* **EXERCISE PROMPT**: Which lines of the data below include the string "requester"? Return each of them.

* **SUPPLIED RECORDS**:
**src/localBusPkg.sv**
```systemverilog
`default_nettype none

package localBusPkg;

  ////////////////////////////////////////////////////////////
  // Address map constants

  // Zorro II space is the bottom 16 MB
  localparam logic [7:0]  Z2_TOP           = 8'h00;

  // ROM and chip RAM blocks
  localparam logic [4:0]  ROM_LOW_BLOCK    = 5'b00000;  // addr[23:19], 512 KB at 0
  localparam logic [4:0]  ROM_HIGH_BLOCK   = 5'b11111;  // addr[23:19], F8 to FF
  localparam logic [2:0]  CHIP_RAM_BLOCK   = 3'b000;    // addr[23:21], 2 MB at 0

  // Peripheral pages
  localparam logic [7:0]  CIA_PAGE         = 8'hBF;     // addr[23:16]
  localparam logic [6:0]  RTC_PAGE         = 7'h6E;     // addr[23:17], DC to DD
  localparam logic [7:0]  AUTOCONFIG_PAGE  = 8'hE8;     // addr[23:16]

  // Chipset register spaces
  localparam logic [3:0]  RANGER_BLOCK     = 4'hC;      // addr[23:20], C0 to CF
  localparam logic [4:0]  RESERVED_BLOCK   = 5'b11010;  // addr[23:19], D0 to D7
  localparam logic [7:0]  MOTHERBOARD_PAGE = 8'hDE;
  localparam logic [7:0]  CUSTOM_PAGE      = 8'hDF;

  // Interrupt acknowledge lands in FFFF xxxx
  localparam logic [15:0] AUTOVEC_PAGE     = 16'hFFFF;
  localparam logic [1:0]  TT_INT_ACK       = 2'b11;

  // Transfer modifier patterns for user or supervisor accesses
  localparam logic [1:0]  DATA_TM          = 2'b01;
  localparam logic [1:0]  CODE_TM          = 2'b10;

  // Base-assign register in the autoconfig page
  localparam logic [7:0]  AC_ASSIGN_OFFSET = 8'h48;

  ////////////////////////////////////////////////////////////
  // Bus types

  // One local bus cycle as presented by a master
  typedef struct packed {
    logic [31:1] addr;
    logic        rnw;
    logic [1:0]  tt;
    logic [1:0]  tm;
    logic [7:0]  wdata;
  } busReqT;

  // Decoded target, one code per space
  typedef enum logic [3:0] {
    tgtNone       = 4'd0,
    tgtRomLow     = 4'd1,
    tgtRomHigh    = 4'd2,
    tgtChipRam    = 4'd3,
    tgtChipReg    = 4'd4,
    tgtCia        = 4'd5,
    tgtRtc        = 4'd6,
    tgtAutoConfig = 4'd7,
    tgtAtaRom     = 4'd8,
    tgtAta        = 4'd9,
    tgtBridge     = 4'd10,
    tgtAutovector = 4'd11
  } targetT;

  // Result handed back to the requester
  typedef struct packed {
    targetT     target;
    logic [1:0] ciaSelN;    // bit 0 CIA-A, bit 1 CIA-B, active low
    logic       master;     // 0 CPU, 1 DMA
    logic       wasWrite;
  } busRespT;

  // Autoconfig state seen by the decoder
  typedef struct packed {
    logic [7:0] ataBase;
    logic [3:0] bridgeBase;
    logic       configEnN;
  } configT;

endpackage

`default_nettype wire

```
**src/addressDecode.sv**
```systemverilog
`default_nettype none

module addressDecode (
  input  logic                CLK40,
  input  logic                RESETn,
  input  localBusPkg::busReqT req,
  input  logic                accept,
  input  logic                ovl,
  input  localBusPkg::configT cfg,
  output localBusPkg::targetT target,
  output logic [1:0]          ciaSelN
);

  // Transfer type qualifiers
  logic eithAccess;
  logic dataAccess;
  // Space hits
  logic z2Space;
  logic autovecHit;
  logic bridgeHit;
  logic ataSpace;
  logic regSpace;
  // Set by the first ATA write, clears only on reset
  logic ataEn;

  ////////////////////////////////////////////////////////////
  // Access type

  // Data or code in user or supervisor space, no MMU or CPU-space cycles
  assign eithAccess = (req.tm == localBusPkg::DATA_TM) || (req.tm == localBusPkg::CODE_TM);
  assign dataAccess = (req.tm == localBusPkg::DATA_TM);

  ////////////////////////////////////////////////////////////
  // Space compares

  assign z2Space = eithAccess && (req.addr[31:24] == localBusPkg::Z2_TOP);

  // Interrupt acknowledge cycles are all autovectored
  assign autovecHit = (req.tt == localBusPkg::TT_INT_ACK) &&
                      (req.addr[31:16] == localBusPkg::AUTOVEC_PAGE);

  // Bridge sits on a 256 MB window once configured
  assign bridgeHit = eithAccess && !cfg.configEnN && (req.addr[31:28] == cfg.bridgeBase);

  assign ataSpace = !cfg.configEnN && (req.addr[23:16] == cfg.ataBase);

  // Ranger and reserved ranges alias the chipset registers
  assign regSpace = (req.addr[23:20] == localBusPkg::RANGER_BLOCK) ||
                    (req.addr[23:19] == localBusPkg::RESERVED_BLOCK) ||
                    (req.addr[23:16] == localBusPkg::MOTHERBOARD_PAGE) ||
                    (req.addr[23:16] == localBusPkg::CUSTOM_PAGE);

  ////////////////////////////////////////////////////////////
  // Target priority

  always_comb begin
    target = localBusPkg::tgtNone;
    if (autovecHit) begin
      target = localBusPkg::tgtAutovector;
    end else if (bridgeHit) begin
      target = localBusPkg::tgtBridge;
    end else if (z2Space) begin
      // Overlay maps ROM over chip RAM at the reset vector
      if (ovl && (req.addr[23:19] == localBusPkg::ROM_LOW_BLOCK)) begin
        target = localBusPkg::tgtRomLow;
      end else if (!ovl && (req.addr[23:21] == localBusPkg::CHIP_RAM_BLOCK)) begin
        target = localBusPkg::tgtChipRam;
      end else if (req.addr[23:19] == localBusPkg::ROM_HIGH_BLOCK) begin
        target = localBusPkg::tgtRomHigh;
      end else if (dataAccess && (req.addr[23:16] == localBusPkg::CIA_PAGE)) begin
        target = localBusPkg::tgtCia;
      end else if (dataAccess && (req.addr[23:17] == localBusPkg::RTC_PAGE)) begin
        target = localBusPkg::tgtRtc;
      end else if (req.addr[23:16] == localBusPkg::AUTOCONFIG_PAGE) begin
        target = localBusPkg::tgtAutoConfig;
      end else if (ataSpace) begin
        // Boot driver lives in ROM until the first write
        target = ataEn ? localBusPkg::tgtAta : localBusPkg::tgtAtaRom;
      end else if (regSpace) begin
        target = localBusPkg::tgtChipReg;
      end
    end
  end

  // CIA-A on addr bit 12 low, CIA-B on addr bit 13 low
  assign ciaSelN = (target == localBusPkg::tgtCia) ? {req.addr[13], req.addr[12]} : 2'b11;

  ////////////////////////////////////////////////////////////
  // ATA mode switch

  always_ff @(posedge CLK40) begin
    if (!RESETn) begin
      ataEn <= 1'b0;
    end else if (accept && !req.rnw && (target == localBusPkg::tgtAtaRom)) begin
      ataEn <= 1'b1;
    end
  end

endmodule

`default_nettype wire

```
**src/autoConfig.sv**
```systemverilog
`default_nettype none

module autoConfig (
  input  logic                CLK40,
  input  logic                RESETn,
  input  localBusPkg::busReqT req,
  input  logic                accept,
  input  logic                isAutoConfig,
  output localBusPkg::configT cfg
);

  // Base registers, only read once configuration is done
  logic [7:0] ataBase;
  logic [3:0] bridgeBase;
  // Configuration state
  logic       ataAssigned;
  logic       configEnN;
  // Accepted write to the base-assign register
  logic       assignWrite;

  ////////////////////////////////////////////////////////////
  // Base-assign write detect

  // Address bit 0 is not carried, the register sits on an even byte
  assign assignWrite = accept && isAutoConfig && !req.rnw &&
                       ({req.addr[7:1], 1'b0} == localBusPkg::AC_ASSIGN_OFFSET);

  // Control state
  always_ff @(posedge CLK40) begin
    if (!RESETn) begin
      ataAssigned <= 1'b0;
      configEnN   <= 1'b1;
    end else if (assignWrite && configEnN) begin
      if (!ataAssigned) begin
        ataAssigned <= 1'b1;
      end else begin
        // Second write closes the chain
        configEnN <= 1'b0;
      end
    end
  end

  // Base payload, first write is ATA, second is bridge
  always_ff @(posedge CLK40) begin
    if (assignWrite && configEnN) begin
      if (!ataAssigned) begin
        ataBase <= req.wdata;
      end else begin
        bridgeBase <= req.wdata[7:4];
      end
    end
  end

  assign cfg = '{ataBase: ataBase, bridgeBase: bridgeBase, configEnN: configEnN};

endmodule

`default_nettype wire

```
**src/busArbiter.sv**
```systemverilog
`default_nettype none

module busArbiter (
  input  logic                CLK40,
  input  logic                RESETn,
  input  localBusPkg::busReqT cpuReq,
  input  logic                cpuValid,
  output logic                cpuReady,
  input  localBusPkg::busReqT dmaReq,
  input  logic                dmaValid,
  output logic                dmaReady,
  output localBusPkg::busReqT grantReq,
  output logic                grantValid,
  output logic                grantMaster,
  input  logic                grantReady
);

  // Master that won the last accepted grant, 0 CPU and 1 DMA
  logic lastWinner;
  // Current pick, high when DMA owns the bus this cycle
  logic pickDma;
  // Grant taken by the cycle stage
  logic grantTaken;

  ////////////////////////////////////////////////////////////
  // Round-robin pick

  // DMA wins when alone, or when both ask and the CPU had the last turn
  assign pickDma = dmaValid && (!cpuValid || !lastWinner);

  assign grantValid  = cpuValid || dmaValid;
  assign grantMaster = pickDma;

  // Winner's payload goes to the cycle stage
  assign grantReq = pickDma ? dmaReq : cpuReq;

  // Ready follows the cycle stage but is withheld from the loser
  // An idle bus shows ready to both masters
  assign cpuReady = grantReady && !pickDma;
  assign dmaReady = grantReady && !(cpuValid && !pickDma);

  assign grantTaken = grantValid && grantReady;

  ////////////////////////////////////////////////////////////
  // Last-winner state

  // Reset marks DMA as last winner so the CPU goes first
  always_ff @(posedge CLK40) begin
    if (!RESETn) begin
      lastWinner <= 1'b1;
    end else if (grantTaken) begin
      // Only an accepted grant moves the turn
      lastWinner <= pickDma;
    end
  end

endmodule

`default_nettype wire

```
**src/busCycle.sv**
```systemverilog
`default_nettype none

module busCycle (
  input  logic                 CLK40,
  input  logic                 RESETn,
  input  localBusPkg::busReqT  grantReq,
  input  logic                 grantValid,
  input  logic                 grantMaster,
  output logic                 grantReady,
  input  localBusPkg::targetT  target,
  input  logic [1:0]           ciaSelN,
  output logic                 accept,
  output localBusPkg::busRespT resp,
  output logic                 respValid,
  input  logic                 respReady
);

  // Result built from the current decode
  localBusPkg::busRespT nextResp;

  ////////////////////////////////////////////////////////////
  // Handshake

  // Free when empty, or when the held result leaves this cycle
  assign grantReady = !respValid || respReady;

  // One-cycle pulse, also strobes decoder and autoconfig state
  assign accept = grantValid && grantReady;

  ////////////////////////////////////////////////////////////
  // Result register

  always_comb begin
    nextResp.target   = target;
    nextResp.ciaSelN  = ciaSelN;
    nextResp.master   = grantMaster;
    nextResp.wasWrite = !grantReq.rnw;
  end

  // Valid flag
  always_ff @(posedge CLK40) begin
    if (!RESETn) begin
      respValid <= 1'b0;
    end else if (accept) begin
      respValid <= 1'b1;
    end else if (respReady) begin
      respValid <= 1'b0;
    end
  end

  // Payload, loads only on accept and holds under back-pressure
  always_ff @(posedge CLK40) begin
    if (accept) begin
      resp <= nextResp;
    end
  end

endmodule

`default_nettype wire

```
**src/localBusTop.sv**
```systemverilog
`default_nettype none

module localBusTop (
  input  logic                 CLK40,
  input  logic                 RESETn,
  // CPU requester
  input  localBusPkg::busReqT  cpuReq,
  input  logic                 cpuValid,
  output logic                 cpuReady,
  // DMA requester
  input  localBusPkg::busReqT  dmaReq,
  input  logic                 dmaValid,
  output logic                 dmaReady,
  // Decode result
  output localBusPkg::busRespT resp,
  output logic                 respValid,
  input  logic                 respReady,
  // Boot overlay level
  input  logic                 ovl,
  output logic                 configDone
);

  // Granted cycle
  localBusPkg::busReqT grantReq;
  logic                grantValid;
  logic                grantMaster;
  logic                grantReady;
  logic                accept;
  // Decode and configuration
  localBusPkg::targetT target;
  logic [1:0]          ciaSelN;
  localBusPkg::configT cfg;
  logic                isAutoConfig;

  ////////////////////////////////////////////////////////////
  // Arbiter and cycle stage

  busArbiter u_busArbiter (
    .CLK40(CLK40), .RESETn(RESETn),
    .cpuReq(cpuReq), .cpuValid(cpuValid), .cpuReady(cpuReady),
    .dmaReq(dmaReq), .dmaValid(dmaValid), .dmaReady(dmaReady),
    .grantReq(grantReq), .grantValid(grantValid), .grantMaster(grantMaster),
    .grantReady(grantReady)
  );

  busCycle u_busCycle (
    .CLK40(CLK40), .RESETn(RESETn),
    .grantReq(grantReq), .grantValid(grantValid), .grantMaster(grantMaster),
    .grantReady(grantReady), .target(target), .ciaSelN(ciaSelN),
    .accept(accept), .resp(resp), .respValid(respValid), .respReady(respReady)
  );

  ////////////////////////////////////////////////////////////
  // Decoder and autoconfig

  addressDecode u_addressDecode (
    .CLK40(CLK40), .RESETn(RESETn), .req(grantReq), .accept(accept),
    .ovl(ovl), .cfg(cfg), .target(target), .ciaSelN(ciaSelN)
  );

  assign isAutoConfig = (target == localBusPkg::tgtAutoConfig);

  autoConfig u_autoConfig (
    .CLK40(CLK40), .RESETn(RESETn), .req(grantReq), .accept(accept),
    .isAutoConfig(isAutoConfig), .cfg(cfg)
  );

  assign configDone = !cfg.configEnN;

endmodule

`default_nettype wire

```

* **WRITTEN RESPONSE**:
  // Result handed back to the requester
  // CPU requester
  // DMA requester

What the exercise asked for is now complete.